*PROBLEM REQUIREMENTS*.
Wherever the word "multiplexers" appears in a line of the data, that line should be copied.

*SUPPLIED ENTRIES*.
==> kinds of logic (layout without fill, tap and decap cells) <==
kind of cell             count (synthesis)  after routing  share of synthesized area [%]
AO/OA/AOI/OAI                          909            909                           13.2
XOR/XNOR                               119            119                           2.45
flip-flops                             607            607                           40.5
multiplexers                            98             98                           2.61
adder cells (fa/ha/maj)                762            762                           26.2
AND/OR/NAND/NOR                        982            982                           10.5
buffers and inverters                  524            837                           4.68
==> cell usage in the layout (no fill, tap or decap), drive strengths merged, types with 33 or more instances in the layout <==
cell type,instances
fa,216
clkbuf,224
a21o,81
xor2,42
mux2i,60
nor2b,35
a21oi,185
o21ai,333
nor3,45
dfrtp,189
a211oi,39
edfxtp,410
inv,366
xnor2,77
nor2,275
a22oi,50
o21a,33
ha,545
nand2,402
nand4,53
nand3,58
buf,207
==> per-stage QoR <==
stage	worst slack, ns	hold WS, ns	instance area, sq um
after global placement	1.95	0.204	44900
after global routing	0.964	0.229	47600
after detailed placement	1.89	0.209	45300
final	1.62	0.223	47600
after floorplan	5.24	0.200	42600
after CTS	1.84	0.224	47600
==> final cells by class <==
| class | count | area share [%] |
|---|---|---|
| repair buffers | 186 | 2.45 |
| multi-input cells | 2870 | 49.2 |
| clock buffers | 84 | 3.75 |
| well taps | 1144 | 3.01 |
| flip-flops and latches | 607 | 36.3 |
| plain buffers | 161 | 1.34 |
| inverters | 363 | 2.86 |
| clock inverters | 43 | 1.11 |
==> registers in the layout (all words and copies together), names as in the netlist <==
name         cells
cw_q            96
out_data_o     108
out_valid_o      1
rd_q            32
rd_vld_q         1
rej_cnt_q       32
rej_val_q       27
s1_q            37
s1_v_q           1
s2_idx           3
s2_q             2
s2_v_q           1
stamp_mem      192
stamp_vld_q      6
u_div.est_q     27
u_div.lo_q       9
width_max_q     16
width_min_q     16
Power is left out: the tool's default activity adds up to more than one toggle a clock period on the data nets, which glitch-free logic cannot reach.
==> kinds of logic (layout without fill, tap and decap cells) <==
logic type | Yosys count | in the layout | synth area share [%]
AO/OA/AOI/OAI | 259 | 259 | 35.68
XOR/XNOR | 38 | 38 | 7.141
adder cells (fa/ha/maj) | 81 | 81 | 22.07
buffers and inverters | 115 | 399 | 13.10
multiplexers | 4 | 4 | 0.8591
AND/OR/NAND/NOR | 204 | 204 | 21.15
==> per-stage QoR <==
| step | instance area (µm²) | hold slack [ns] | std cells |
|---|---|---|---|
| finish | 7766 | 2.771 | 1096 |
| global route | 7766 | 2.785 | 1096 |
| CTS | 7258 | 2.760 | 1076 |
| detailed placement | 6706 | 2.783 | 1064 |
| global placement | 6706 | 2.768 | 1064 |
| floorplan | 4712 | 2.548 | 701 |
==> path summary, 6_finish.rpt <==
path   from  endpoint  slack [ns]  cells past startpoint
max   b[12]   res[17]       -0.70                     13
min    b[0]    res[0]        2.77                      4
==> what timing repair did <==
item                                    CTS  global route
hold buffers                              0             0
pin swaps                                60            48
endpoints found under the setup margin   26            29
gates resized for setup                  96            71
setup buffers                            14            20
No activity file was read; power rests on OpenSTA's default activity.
<file path="config.mk">
export PLATFORM = sky130hd
export DESIGN_NAME = event_info_section_parser_core
export DESIGN_NICKNAME = d
export VERILOG_FILES = /design/src/hw/rtl/eisp_pkg.sv /design/src/hw/rtl/eisp_parser.sv /design/src/hw/rtl/eisp_out_buf.sv /design/src/hw/rtl/event_info_section_parser_core.sv
export VERILOG_INCLUDE_DIRS = /design/src /design/src/hw/rtl
export SDC_FILE = /design/constraint.sdc
export NUM_CORES = 1
export LEC_CHECK = 0
export BUFFER_PORTS_ARGS = -buffer_cell sky130_fd_sc_hd__buf_4
export CORE_MARGIN = 5
export CORE_UTILIZATION = 53
export CTS_CLUSTER_DIAMETER = 30
export DETAILED_ROUTE_END_ITERATION = 16
export PLACE_DENSITY = 0.79
export SLEW_MARGIN = 20
export SYNTH_ARGS = -nofsm -noshare
export SYNTH_HDL_FRONTEND = slang
export SYNTH_SLANG_ARGS = --single-unit
</file>
<file path="constraint.sdc">
create_clock -name clk_i -period 8.36 [get_ports clk_i]
set_input_delay 0.836 -clock clk_i [delete_from_list [all_inputs] [get_ports clk_i]]
set_output_delay 0.836 -clock clk_i [all_outputs]
set_load 0.01 [all_outputs]
</file>
<file path="src/hw/rtl/event_info_section_parser_core_macros.svh">
// Assertion helpers used by the parser core's result buffer.
`ifndef EVENT_INFO_SECTION_PARSER_CORE_MACROS_SVH
`define EVENT_INFO_SECTION_PARSER_CORE_MACROS_SVH

// Check a property on every rising clock edge outside reset.
`define EISP_ASSERT(lbl, prop, msg) \
  lbl: assert property (@(posedge clk_i) disable iff (!rst_ni) prop) \
    else $error(msg);

// Check a property on every rising clock edge, reset included.
`define EISP_ASSERT_ALWAYS(lbl, prop, msg) \
  lbl: assert property (@(posedge clk_i) prop) else $error(msg);

`endif

</file>
<file path="src/hw/rtl/eisp_pkg.sv">
package eisp_pkg;

  localparam int unsigned CodeW   = 5;
  localparam int unsigned ValueW  = 40;
  localparam int unsigned EventW  = 9;
  localparam int unsigned DescW   = 11;
  localparam int unsigned MaxRecs = 3;
  localparam int unsigned CntW    = 2;

  typedef enum logic [CodeW-1:0] {
    FC_TABLE_ID      = 5'd0,
    FC_SECTION_LEN   = 5'd1,
    FC_SERVICE_ID    = 5'd2,
    FC_VERSION       = 5'd3,
    FC_CURRENT_NEXT  = 5'd4,
    FC_SECTION_NUM   = 5'd5,
    FC_LAST_SECTION  = 5'd6,
    FC_TS_ID         = 5'd7,
    FC_NETWORK_ID    = 5'd8,
    FC_SEG_LAST_SECT = 5'd9,
    FC_LAST_TABLE_ID = 5'd10,
    FC_EVENT_ID      = 5'd11,
    FC_START_TIME    = 5'd12,
    FC_DURATION      = 5'd13,
    FC_RUNNING       = 5'd14,
    FC_LOOP_LEN      = 5'd15,
    FC_DESC_TAG      = 5'd16,
    FC_DESC_LEN      = 5'd17,
    FC_END           = 5'd18
  } field_code_e;

  typedef struct packed {
    field_code_e        code;
    logic [ValueW-1:0]  value;
    logic [EventW-1:0]  event_num;
    logic [DescW-1:0]   desc_num;
  } rec_t;

  // All records caused by one byte, in emission order.
  typedef struct packed {
    logic [CntW-1:0]     n;
    rec_t [MaxRecs-1:0]  recs;
  } grp_t;

endpackage

</file>
<file path="src/hw/rtl/eisp_parser.sv">
module eisp_parser (
  input  logic                clk_i,
  input  logic                rst_ni,
  input  logic                fire_i,
  input  logic [7:0]          data_byte_i,
  input  logic                section_start_i,
  output eisp_pkg::grp_t      grp_o
);

  typedef enum logic [2:0] {
    PH_HEADER,
    PH_EVENT,
    PH_DTAG,
    PH_DLEN,
    PH_DBODY,
    PH_SKIP,
    PH_IDLE
  } phase_e;

  phase_e      ph_q, ph_d;
  logic [12:0] pos_q, pos_d;
  logic [11:0] slen_q, slen_d;
  logic [3:0]  evpos_q, evpos_d;
  logic [11:0] loop_q, loop_d;
  logic [8:0]  dleft_q, dleft_d;
  logic [8:0]  evidx_q, evidx_d;
  logic [10:0] didx_q, didx_d;
  logic [39:0] acc_q, acc_d;

  always_comb begin
    phase_e          ph_c;
    logic [12:0]     pos_c;
    logic [11:0]     slen_c, loop_c, loop_dec;
    logic [3:0]      evpos_c;
    logic [8:0]      dleft_c, evidx_c;
    logic [10:0]     didx_c;
    logic [39:0]     acc_c;
    logic [13:0]     pos_inc;
    logic [12:0]     end_pos;
    logic [1:0]      nrec;
    logic            next_ev;
    eisp_pkg::grp_t  g;

    ph_c    = section_start_i ? PH_HEADER : ph_q;
    pos_c   = section_start_i ? '0 : pos_q;
    slen_c  = section_start_i ? '0 : slen_q;
    evpos_c = section_start_i ? '0 : evpos_q;
    loop_c  = section_start_i ? '0 : loop_q;
    dleft_c = section_start_i ? '0 : dleft_q;
    evidx_c = section_start_i ? '0 : evidx_q;
    didx_c  = section_start_i ? '0 : didx_q;
    acc_c   = section_start_i ? '0 : acc_q;

    ph_d    = ph_c;
    pos_d   = pos_c;
    slen_d  = slen_c;
    evpos_d = evpos_c;
    loop_d  = loop_c;
    dleft_d = dleft_c;
    evidx_d = evidx_c;
    didx_d  = didx_c;
    acc_d   = acc_c;

    g        = '0;
    nrec     = '0;
    next_ev  = 1'b0;
    loop_dec = loop_c - 12'd1;
    pos_inc  = {1'b0, pos_c} + 14'd1;
    end_pos  = '0;

    if (ph_c != PH_IDLE) begin
      acc_d = {acc_c[31:0], data_byte_i};

      // Stop event parsing once the CRC area is reached.
      if ((ph_c inside {PH_EVENT, PH_DTAG, PH_DLEN, PH_DBODY}) &&
          pos_inc >= {2'b00, slen_c}) begin
        ph_d = PH_SKIP;
      end

      case (ph_d)
        PH_HEADER: begin
          case (pos_c)
            13'd0: begin
              g.recs[nrec] = '{eisp_pkg::FC_TABLE_ID, 40'(data_byte_i), '0, '0};
              nrec = nrec + 2'd1;
            end
            13'd2: begin
              slen_d = acc_d[11:0];
              g.recs[nrec] = '{eisp_pkg::FC_SECTION_LEN, 40'(acc_d[11:0]), '0, '0};
              nrec = nrec + 2'd1;
            end
            13'd4: begin
              g.recs[nrec] = '{eisp_pkg::FC_SERVICE_ID, 40'(acc_d[15:0]), '0, '0};
              nrec = nrec + 2'd1;
            end
            13'd5: begin
              g.recs[nrec] = '{eisp_pkg::FC_VERSION, 40'(data_byte_i[5:1]), '0, '0};
              nrec = nrec + 2'd1;
              g.recs[nrec] = '{eisp_pkg::FC_CURRENT_NEXT, 40'(data_byte_i[0]), '0, '0};
              nrec = nrec + 2'd1;
            end
            13'd6: begin
              g.recs[nrec] = '{eisp_pkg::FC_SECTION_NUM, 40'(data_byte_i), '0, '0};
              nrec = nrec + 2'd1;
            end
            13'd7: begin
              g.recs[nrec] = '{eisp_pkg::FC_LAST_SECTION, 40'(data_byte_i), '0, '0};
              nrec = nrec + 2'd1;
            end
            13'd9: begin
              g.recs[nrec] = '{eisp_pkg::FC_TS_ID, 40'(acc_d[15:0]), '0, '0};
              nrec = nrec + 2'd1;
            end
            13'd11: begin
              g.recs[nrec] = '{eisp_pkg::FC_NETWORK_ID, 40'(acc_d[15:0]), '0, '0};
              nrec = nrec + 2'd1;
            end
            13'd12: begin
              g.recs[nrec] = '{eisp_pkg::FC_SEG_LAST_SECT, 40'(data_byte_i), '0, '0};
              nrec = nrec + 2'd1;
            end
            13'd13: begin
              g.recs[nrec] = '{eisp_pkg::FC_LAST_TABLE_ID, 40'(data_byte_i), '0, '0};
              nrec = nrec + 2'd1;
              ph_d    = PH_EVENT;
              evpos_d = '0;
            end
            default: ;
          endcase
        end
        PH_EVENT: begin
          if (evpos_c == 4'd0 && data_byte_i == 8'hff) begin
            ph_d = PH_SKIP;
          end else begin
            case (evpos_c)
              4'd1: begin
                g.recs[nrec] = '{eisp_pkg::FC_EVENT_ID, 40'(acc_d[15:0]), evidx_c, '0};
                nrec = nrec + 2'd1;
              end
              4'd6: begin
                g.recs[nrec] = '{eisp_pkg::FC_START_TIME, acc_d, evidx_c, '0};
                nrec = nrec + 2'd1;
              end
              4'd9: begin
                g.recs[nrec] = '{eisp_pkg::FC_DURATION, 40'(acc_d[23:0]), evidx_c, '0};
                nrec = nrec + 2'd1;
              end
              4'd10: begin
                g.recs[nrec] = '{eisp_pkg::FC_RUNNING, 40'(data_byte_i[7:5]), evidx_c, '0};
                nrec = nrec + 2'd1;
              end
              default: ;
            endcase
            if (evpos_c >= 4'd11) begin
              loop_d = acc_d[11:0];
              g.recs[nrec] = '{eisp_pkg::FC_LOOP_LEN, 40'(acc_d[11:0]), evidx_c, '0};
              nrec = nrec + 2'd1;
              if (acc_d[11:0] == 12'd0) begin
                next_ev = 1'b1;
              end else begin
                didx_d = '0;
                ph_d   = PH_DTAG;
              end
            end else begin
              evpos_d = evpos_c + 4'd1;
            end
          end
        end
        PH_DTAG: begin
          g.recs[nrec] = '{eisp_pkg::FC_DESC_TAG, 40'(data_byte_i), evidx_c, didx_c};
          nrec   = nrec + 2'd1;
          loop_d = loop_dec;
          if (loop_dec == 12'd0) begin
            next_ev = 1'b1;
          end else begin
            ph_d = PH_DLEN;
          end
        end
        PH_DLEN: begin
          g.recs[nrec] = '{eisp_pkg::FC_DESC_LEN, 40'(data_byte_i), evidx_c, didx_c};
          nrec    = nrec + 2'd1;
          loop_d  = loop_dec;
          dleft_d = 9'(data_byte_i);
          if (loop_dec == 12'd0) begin
            next_ev = 1'b1;
          end else if (data_byte_i == 8'd0) begin
            didx_d = didx_c + 11'd1;
            ph_d   = PH_DTAG;
          end else begin
            ph_d = PH_DBODY;
          end
        end
        PH_DBODY: begin
          loop_d  = loop_dec;
          dleft_d = dleft_c - 9'd1;
          if (loop_dec == 12'd0) begin
            next_ev = 1'b1;
          end else if (dleft_d == 9'd0) begin
            didx_d = didx_c + 11'd1;
            ph_d   = PH_DTAG;
          end
        end
        default: ;
      endcase

      if (next_ev) begin
        evidx_d = evidx_c + 9'd1;
        didx_d  = '0;
        evpos_d = '0;
        ph_d    = PH_EVENT;
      end

      // The byte at section length plus two closes the section.
      end_pos = {1'b0, slen_d} + 13'd2;
      if (pos_c >= 13'd2 && pos_c == end_pos) begin
        g.recs[nrec] = '{eisp_pkg::FC_END, '0, '0, '0};
        nrec = nrec + 2'd1;
        ph_d = PH_IDLE;
      end else begin
        pos_d = pos_c + 13'd1;
      end
    end

    g.n   = nrec;
    grp_o = g;
  end

  always_ff @(posedge clk_i or negedge rst_ni) begin
    if (!rst_ni) begin
      ph_q    <= PH_HEADER;
      pos_q   <= '0;
      slen_q  <= '0;
      evpos_q <= '0;
      loop_q  <= '0;
      dleft_q <= '0;
      evidx_q <= '0;
      didx_q  <= '0;
      acc_q   <= '0;
    end else if (fire_i) begin
      ph_q    <= ph_d;
      pos_q   <= pos_d;
      slen_q  <= slen_d;
      evpos_q <= evpos_d;
      loop_q  <= loop_d;
      dleft_q <= dleft_d;
      evidx_q <= evidx_d;
      didx_q  <= didx_d;
      acc_q   <= acc_d;
    end
  end

endmodule

</file>
<file path="src/hw/rtl/eisp_out_buf.sv">
`include "event_info_section_parser_core_macros.svh"

module eisp_out_buf (
  input  logic            clk_i,
  input  logic            rst_ni,
  input  logic            load_i,
  input  eisp_pkg::grp_t  grp_i,
  output logic            can_load_o,
  output eisp_pkg::rec_t  rec_o,
  output logic            out_valid_o,
  output logic            last_o,
  input  logic            out_ready_i
);

  eisp_pkg::rec_t [eisp_pkg::MaxRecs-1:0] slots_q, slots_d;
  logic [eisp_pkg::CntW-1:0]              cnt_q, cnt_d;
  logic                                   pop;

  assign pop        = (cnt_q != '0) && out_ready_i;
  assign can_load_o = (cnt_q == '0) || (cnt_q == 2'd1 && out_ready_i);

  always_comb begin
    slots_d = slots_q;
    cnt_d   = cnt_q;
    if (load_i) begin
      slots_d = grp_i.recs;
      cnt_d   = grp_i.n;
    end else if (pop) begin
      slots_d[0] = slots_q[1];
      slots_d[1] = slots_q[2];
      cnt_d      = cnt_q - 2'd1;
    end
  end

  always_ff @(posedge clk_i or negedge rst_ni) begin
    if (!rst_ni) begin
      cnt_q <= '0;
    end else begin
      cnt_q <= cnt_d;
    end
  end

  always_ff @(posedge clk_i) begin
    slots_q <= slots_d;
  end

  assign rec_o       = slots_q[0];
  assign out_valid_o = (cnt_q != '0);
  assign last_o      = (cnt_q == 2'd1);

  `EISP_ASSERT(a_load_when_drained,
      load_i |-> (cnt_q == 2'd0 || (cnt_q == 2'd1 && pop)),
      "group loaded over undelivered records")
  `EISP_ASSERT(a_stall_holds,
      (cnt_q != 2'd0 && !out_ready_i && !load_i) |=>
        ($stable(slots_q[0]) && cnt_q == $past(cnt_q)),
      "stalled record changed")
  `EISP_ASSERT(a_load_shows,
      (load_i && grp_i.n != 2'd0) |=> (out_valid_o && cnt_q == $past(grp_i.n)),
      "loaded group not presented")
  `EISP_ASSERT(a_cnt_max, cnt_q != 2'd3 || !last_o, "last flag with full buffer")

endmodule

</file>
<file path="src/hw/rtl/event_info_section_parser_core.sv">
// Event information section parser: one section byte in, tagged field records out.
// Path: an accepted byte waits in the input register, then loads its records into the
//   result buffer, which drains one record per cycle while out_ready_i is high; so the
//   input takes one byte per cycle while each byte yields at most one record, else waits.
// Reset: asynchronous, active low; parser returns to the header phase with counters cleared.

module event_info_section_parser_core (
  input  logic        clk_i,
  input  logic        rst_ni,
  // byte input channel
  input  logic        in_valid_i,
  output logic        in_ready_o,
  input  logic [7:0]  data_byte_i,
  input  logic        section_start_i,
  // record output channel
  output logic        out_valid_o,
  input  logic        out_ready_i,
  output logic [4:0]  field_code_o,
  output logic [39:0] field_value_o,
  output logic [8:0]  event_number_o,
  output logic [10:0] descriptor_number_o,
  output logic        last_of_run_o
);

  // Input register: holds one accepted transaction until the parser can
  // hand its records to the result buffer.
  logic       inq_valid_q;
  logic [7:0] inq_byte_q;
  logic       inq_start_q;

  logic           can_load;
  logic           advance;
  eisp_pkg::grp_t grp;
  eisp_pkg::rec_t rec;

  // Advance the held byte once the result buffer is empty, or is
  // releasing its final record in this same cycle.
  assign advance    = inq_valid_q && can_load;
  assign in_ready_o = !inq_valid_q || advance;

  always_ff @(posedge clk_i or negedge rst_ni) begin
    if (!rst_ni) begin
      inq_valid_q <= 1'b0;
    end else if (in_ready_o) begin
      inq_valid_q <= in_valid_i;
    end
  end

  always_ff @(posedge clk_i) begin
    if (in_ready_o && in_valid_i) begin
      inq_byte_q  <= data_byte_i;
      inq_start_q <= section_start_i;
    end
  end

  // Parse step: all state updates and up to three records for one byte.
  eisp_parser u_parser (
    .clk_i           (clk_i),
    .rst_ni          (rst_ni),
    .fire_i          (advance),
    .data_byte_i     (inq_byte_q),
    .section_start_i (inq_start_q),
    .grp_o           (grp)
  );

  // Result buffer: holds one byte's records and presents them in order.
  eisp_out_buf u_out_buf (
    .clk_i       (clk_i),
    .rst_ni      (rst_ni),
    .load_i      (advance),
    .grp_i       (grp),
    .can_load_o  (can_load),
    .rec_o       (rec),
    .out_valid_o (out_valid_o),
    .last_o      (last_of_run_o),
    .out_ready_i (out_ready_i)
  );

  assign field_code_o        = rec.code;
  assign field_value_o       = rec.value;
  assign event_number_o      = rec.event_num;
  assign descriptor_number_o = rec.desc_num;

endmodule

</file>
==> qor.csv, run 1 <==
metric,value,unit
maxSlewHeadroom,25.4,%
insertedDiodeCount,0,
wire_per_inst,19.8,µm
synth_area,0.0128,mm²
row_count,56,
fp.dieH,165,µm
cp.required,8.76,ns
clk_pin_slew,0.05,ns
cp-start-kind,register,
grt_pass1_wl,55000,µm
numClockSinks,208,
antenna_found_initial,1,
route.detailed.drc,0,
final_cell_mix,"nand2_1, dfrtp_1, edfxtp_1",
top_layer,met5,
worstPathMaxFanout,20,
rsz0062_at_grt,false,
dp_hpwl,22200,µm
dr_wl_met3,3480,µm
ys.flop_type,dfrtp_1,
finalSetupTns,0,ns
die-area,0.0273,mm²
grt_max_degree,72,
drt-met1-wl,13700,µm
cts-resized-gates,0,
clock_path_buffers,3,
finalPower,5.38,mW
drt_wl_total,34400,µm
fin_hold_ws,0.386,ns
vias,10900,
synth_area_per_cell,9.15,µm²
tightest_slew,1.12,ns
slew_viol_final,0,
post_route_cells_drive_above_1_share,14.9,%
drtIter0Drc,1494,
p_per_area,369,mW/mm²
p_leak,6.07,nW
drt-vias-per-instance,6.28,
hold_buffers,0,
ys_types,86,
final_core_util,61.7,%
synth_top_area_share,23.5,%
max_freq,0.162,GHz
die_w,165,µm
fin_cells,1734,
synthTopCellsByArea,"edfxtp_1, dfrtp_1, nand2_1",
maxCapViolCount,0,
antenna_left,0,
period_share,73.6,%
synth-edff-count,100,
hold_viol_final,0,
seq_area_frac_synth,44.6,%
layout.nets,1421,
wl_met2,15600,µm
numCtsBuffers,44,
skew,0.0213,ns
dpl_cell_area,0.0130,mm²
final-setup-viol-count,0,
final_common_cell,nand2_1,
area_growth,13.9,%
cts_tree,done,
worstSetupPathType,reg2reg,
synthArstFlopShare,51.9,%
core_area,0.0236,mm²
setup_ws,2.20,ns
hold_class,in2async,
cts_max_level,2,
arrival,6.55,ns
grt_pass1_vias,10400,
worstSkewPairLatency,0.54,ns
post_cts_buffers,0,
yosysWarnings,0,
first_pass_iters,6,
yosysTopAreaCell,edfxtp_1,
status,"finished, final reports clean",
dp_slack,2.19,ns
grt.total_usage,25.2,%
grt-ovfl-total,0,
syn_nets,1440,
port_buffers,80,
ys_ff_latch,208,
ioPinCount,81,
clockRootBuffer,clkbuf_16,
ir_worst_vdd,0.190,mV
gp_congestion,1.02,
synthCells,1398,
fin_area,0.0146,mm²
start_util,54.2,%
endpoint_kind,register,
finalCriticalPeriod,6.16,ns
dp_cells,1652,
synth_stat cells (8+ instances only):
cell	instances
a32o_1	18
a211oi_1	10
nor3_1	35
mux2i_1	11
and3_1	28
inv_1	30
buf_1	10
a31oi_1	11
a22oi_1	12
ha_1	29
or3_1	8
edfxtp_1	100
nand2_1	196
nor2b_1	32
nand2b_1	11
xor2_1	23
buf_4	70
nor4_1	19
xnor2_1	22
dfrtp_1	108
mux2_2	9
a22o_1	18
and2_1	50
nand4_1	14
nand3_1	51
o22ai_1	13
a21oi_1	56
nor2_1	97
clkbuf_1	73
buf_2	8
o21ai_0	96
layer usage:
| layer | global-route usage, % | vias up |
|---|---|---|
| li1 | - | 4964 |
| met1 | 33.8 | 5137 |
| met2 | 39.3 | 646 |
| met3 | 5.44 | 132 |
| met4 | 11.4 | 2 |
| met5 | 0 | - |
worst paths after layout:
check / startpoint / endpoint / slack, ns / depth (start not counted)
min in group clk_i: u_parser.acc_q[30] / u_parser.acc_q[30] / 0.47 / 2
max reg2reg: u_parser.pos_q[0] / u_out_buf.rec_o[46] / 2.20 / 19
min: rst_ni / u_parser.slen_q[10] / 0.39 / 1
max: u_parser.pos_q[0] / u_out_buf.rec_o[46] / 2.20 / 19
max in group asynchronous: rst_ni / u_parser.dleft_q[7] / 6.69 / 2
min reg2reg: u_parser.acc_q[30] / u_parser.acc_q[30] / 0.47 / 2
power by group:
part	internal (mW)	switching [mW]
logic	0.679	1.21
registers	1.45	0.307
clock network	1.15	0.589
total	3.28	2.11
registers in the layout, summed over array words and instances, names as in the netlist:
signal,cells
inq_byte_q,8
u_parser.evpos_q,4
u_out_buf.cnt_q,2
u_parser.slen_q,12
u_parser.acc_q,32
u_parser.loop_q,12
u_out_buf.slots_q,26
u_parser.dleft_q,9
u_parser.evidx_q,9
u_parser.didx_q,11
u_parser.ph_q,3
inq_start_q,1
u_out_buf.rec_o,65
u_parser.pos_q,13
inq_valid_q,1
worst max-delay path: stages (launching register included):
cell       delay, ns
dfrtp_1         0.71
nor2b_1         0.38
and4_1          0.40
nand2_1         0.12
nor2_1          0.22
nand2_1         0.12
or3_1           0.44
xnor2_1         0.16
ha_1            0.31
nand4_1         0.10
a211oi_1        0.05
a221oi_1        0.49
nand4_1         0.35
nand2b_1        0.27
nor2_1          0.23
a21o_1          0.18
inv_1           0.08
ha_1            0.33
a2111oi_4       0.80
and2_1          0.25
logic make-up (layout without fill, tap and decap cells):
logic type	after synthesis	after routing	share of synthesized area [%]
DFF	208	208	44.6
buffers and inverters	194	211	7.94
muxes	20	20	1.65
AOI/OAI and AO/OA	317	317	16.9
and+or+nand+nor	585	585	23.0
adders and majority gates	29	29	2.84
xor gates and xnor gates	45	45	3.08
area by class of cell:
type / instances / area [µm²]
Sequential cell: 208 / 5710
Inverter: 31 / 116
Fill cell: 1895 / 9040
Tap cell: 319 / 399
Timing Repair Buffer: 98 / 736
Multi-Input combinational cell: 996 / 6100
Clock buffer: 57 / 1230
Clock inverter: 25 / 284
Note: power is estimated with default switching activity, not from simulation.
==> run 2, diff against run 1 <==
Settings changed: PLACE_DENSITY 0.79 to 0.82.
Clock period 8.36 ns to 5.6 ns, I/O delays scaled along.
==> run 2 against run 1 <==
  * Register-to-register slack worse by 2.0 ns
  * Final cell count grew 1.1%
  * Non-clock buffer count up 22
  * Sequential cell count unchanged
  * Worst setup slack got worse by 2.0 ns
  * Largest cell class unchanged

*COMPLETED TASK*.
multiplexers                            98             98                           2.61
multiplexers | 4 | 4 | 0.8591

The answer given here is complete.